Course No. 17 "UNIX Command Line"

  Problem 1

Topics Covered

     Files and folders

     Finding files

     Finding and analyzing information in files

     Loops

     Shell scripts

Students will learn

     Filter information in files

     Sort filtered information from files

     Sort filtered information from files

     Condense multiple occurrences of repetitive lines

     Count number of repetitive lines

     Batch operations

     Save batch operations for future projects

For example, we can find out which organism name occurs most frequently in a UNIPROT file. Or we can find out the number of mismatches for aligned reads in a bwa SAM file.

Steps for setup (not required for training room computers)

 

1.   The data files for this lesson are already installed on the training room computers, but those using other computers can download the archive files here: http://nihlibrary.ors.nih.gov/bioinfo/UNIX/cli.zip. Save the file to the desktop, and extract the contents to the Desktop.

2.    Both Mac and Linux computers have UNIX-like command line interfaces. To access the command line on these computers, a terminal app is usually available. For example, on Macs, go to Applications → Utilities → Terminal.app.
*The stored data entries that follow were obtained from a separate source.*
[src/rtl/disp_pll_supervisor.sv]
// Display PLL supervisor, running in the 25 MHz reference clock domain.
// Sequences the PLL reset, qualifies lock before releasing the display
// reset, measures the PLL output frequency through a toggle bit, and keeps
// saturating counts of lock losses and lock timeouts.
//
// Input handshake note: clear_stats is a plain one-cycle strobe with no
// valid/ready pairing; it is acted on in the cycle it is high.
module disp_pll_supervisor #(
  parameter int SYNC_STAGES  = 2,
  parameter int PLL_RST_CYC  = 16,
  parameter int LOCK_TIMEOUT = 65535,
  parameter int LOCK_STABLE  = 1024,
  parameter int RST_HOLD     = 64,
  parameter int MEAS_WIN     = 4096,
  parameter int EXP_EDGES    = 1638,
  parameter int TOL          = 8
) (
  input  logic        clk,
  input  logic        reset,
  input  logic        pll_lock,
  input  logic        pll_tog,
  input  logic        clear_stats,
  output logic        pll_reset,
  output logic        disp_reset,
  output logic        locked_ok,
  output logic [15:0] freq_count,
  output logic        freq_valid,
  output logic        freq_err,
  output logic [7:0]  lock_loss_cnt,
  output logic [7:0]  retry_cnt
);

  typedef enum logic [2:0] {
    S_PRST = 3'd0,
    S_WAIT = 3'd1,
    S_STAB = 3'd2,
    S_HOLD = 3'd3,
    S_RUN  = 3'd4
  } state_t;

  localparam logic [15:0] EDGE_LO = 16'(EXP_EDGES - TOL);
  localparam logic [15:0] EDGE_HI = 16'(EXP_EDGES + TOL);

  state_t                 state_q, state_d;
  logic [31:0]            cnt_q, cnt_d;
  logic [SYNC_STAGES-1:0] lock_sync_q, lock_sync_d;
  logic [SYNC_STAGES-1:0] tog_sync_q, tog_sync_d;
  logic                   tog_prev_q, tog_prev_d;
  logic [15:0]            edges_q, edges_d;
  logic [15:0]            freq_count_q, freq_count_d;
  logic                   freq_valid_q, freq_valid_d;
  logic                   freq_err_q, freq_err_d;
  logic [7:0]             lock_loss_q, lock_loss_d;
  logic [7:0]             retry_q, retry_d;
  logic                   disp_reset_q, disp_reset_d;
  logic                   lock_s, tog_s, edge_det;
  logic                   loss_inc, retry_inc;
  logic [15:0]            edges_sat;

  assign lock_s    = lock_sync_q[SYNC_STAGES-1];
  assign tog_s     = tog_sync_q[SYNC_STAGES-1];
  assign edge_det  = tog_s ^ tog_prev_q;
  assign edges_sat = (edges_q == 16'hFFFF) ? edges_q : edges_q + {15'd0, edge_det};

  // Next-state logic: FSM, shared state counter, frequency window and stats.
  always_comb begin
    state_d      = state_q;
    cnt_d        = cnt_q + 32'd1;
    lock_sync_d  = {lock_sync_q[SYNC_STAGES-2:0], pll_lock};
    tog_sync_d   = {tog_sync_q[SYNC_STAGES-2:0], pll_tog};
    tog_prev_d   = tog_s;
    edges_d      = edges_q;
    freq_count_d = freq_count_q;
    freq_valid_d = 1'b0;
    freq_err_d   = freq_err_q;
    loss_inc     = 1'b0;
    retry_inc    = 1'b0;

    case (state_q)
      S_PRST: begin
        if (cnt_q == 32'(PLL_RST_CYC - 1)) state_d = S_WAIT;
      end
      S_WAIT: begin
        if (lock_s) begin
          state_d = S_STAB;
        end else if (cnt_q == 32'(LOCK_TIMEOUT - 1)) begin
          state_d   = S_PRST;
          retry_inc = 1'b1;
        end
      end
      S_STAB: begin
        if (!lock_s) state_d = S_WAIT;
        else if (cnt_q == 32'(LOCK_STABLE - 1)) state_d = S_HOLD;
      end
      S_HOLD: begin
        if (!lock_s) state_d = S_WAIT;
        else if (cnt_q == 32'(RST_HOLD - 1)) state_d = S_RUN;
      end
      S_RUN: begin
        if (!lock_s) begin
          state_d  = S_WAIT;
          loss_inc = 1'b1;
        end else if (cnt_q == 32'(MEAS_WIN - 1)) begin
          // Window closes: an edge seen now opens the next window.
          cnt_d        = 32'd0;
          freq_count_d = edges_q;
          freq_valid_d = 1'b1;
          freq_err_d   = freq_err_q | (edges_q < EDGE_LO) | (edges_q > EDGE_HI);
          edges_d      = {15'd0, edge_det};
        end else begin
          edges_d = edges_sat;
        end
      end
      default: state_d = S_PRST;
    endcase

    // Every state entry restarts the counter; RUN entry also opens a fresh window.
    if (state_d != state_q) begin
      cnt_d   = 32'd0;
      edges_d = (state_d == S_RUN) ? {15'd0, edge_det} : 16'd0;
    end

    lock_loss_d = lock_loss_q;
    if (clear_stats) lock_loss_d = 8'd0;
    else if (loss_inc && lock_loss_q != 8'hFF) lock_loss_d = lock_loss_q + 8'd1;

    retry_d = retry_q;
    if (clear_stats) retry_d = 8'd0;
    else if (retry_inc && retry_q != 8'hFF) retry_d = retry_q + 8'd1;

    // Registered so release lags RUN entry by one cycle and reassertion
    // follows the first low lock sample.
    disp_reset_d = !((state_q == S_RUN) && lock_s);
  end

  // State registers with synchronous active-high reset.
  always_ff @(posedge clk) begin
    if (reset) begin
      state_q      <= S_PRST;
      cnt_q        <= '0;
      lock_sync_q  <= '0;
      tog_sync_q   <= '0;
      tog_prev_q   <= 1'b0;
      edges_q      <= '0;
      freq_count_q <= '0;
      freq_valid_q <= 1'b0;
      freq_err_q   <= 1'b0;
      lock_loss_q  <= '0;
      retry_q      <= '0;
      disp_reset_q <= 1'b1;
    end else begin
      state_q      <= state_d;
      cnt_q        <= cnt_d;
      lock_sync_q  <= lock_sync_d;
      tog_sync_q   <= tog_sync_d;
      tog_prev_q   <= tog_prev_d;
      edges_q      <= edges_d;
      freq_count_q <= freq_count_d;
      freq_valid_q <= freq_valid_d;
      freq_err_q   <= freq_err_d;
      lock_loss_q  <= lock_loss_d;
      retry_q      <= retry_d;
      disp_reset_q <= disp_reset_d;
    end
  end

  assign pll_reset     = (state_q == S_PRST);
  assign locked_ok     = (state_q == S_RUN);
  assign disp_reset    = disp_reset_q;
  assign freq_count    = freq_count_q;
  assign freq_valid    = freq_valid_q;
  assign freq_err      = freq_err_q;
  assign lock_loss_cnt = lock_loss_q;
  assign retry_cnt     = retry_q;

endmodule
3.    For Windows computers, the UNIX command line can be emulated using the application Git BASH. It can be installed by installing git for windows: https://git-for-windows.github.io/. Click on Download and download the version appropriate for your computer. (To find out whether you need 32-bit or 64-bit, click on the windows icon or pearl in the lower left corner; then right click on Computer in the list on the righthand side. Select Properties at the bottom of the menu. Under the section System, the line System type indicates 32-bit or 64-bit.) For Windows users who do not have administrator rights, PortableGit can be used.

To begin the lesson, open the UNIX command line application. For example, Windows users should open the git-bash program, and Mac users should open Terminal.app.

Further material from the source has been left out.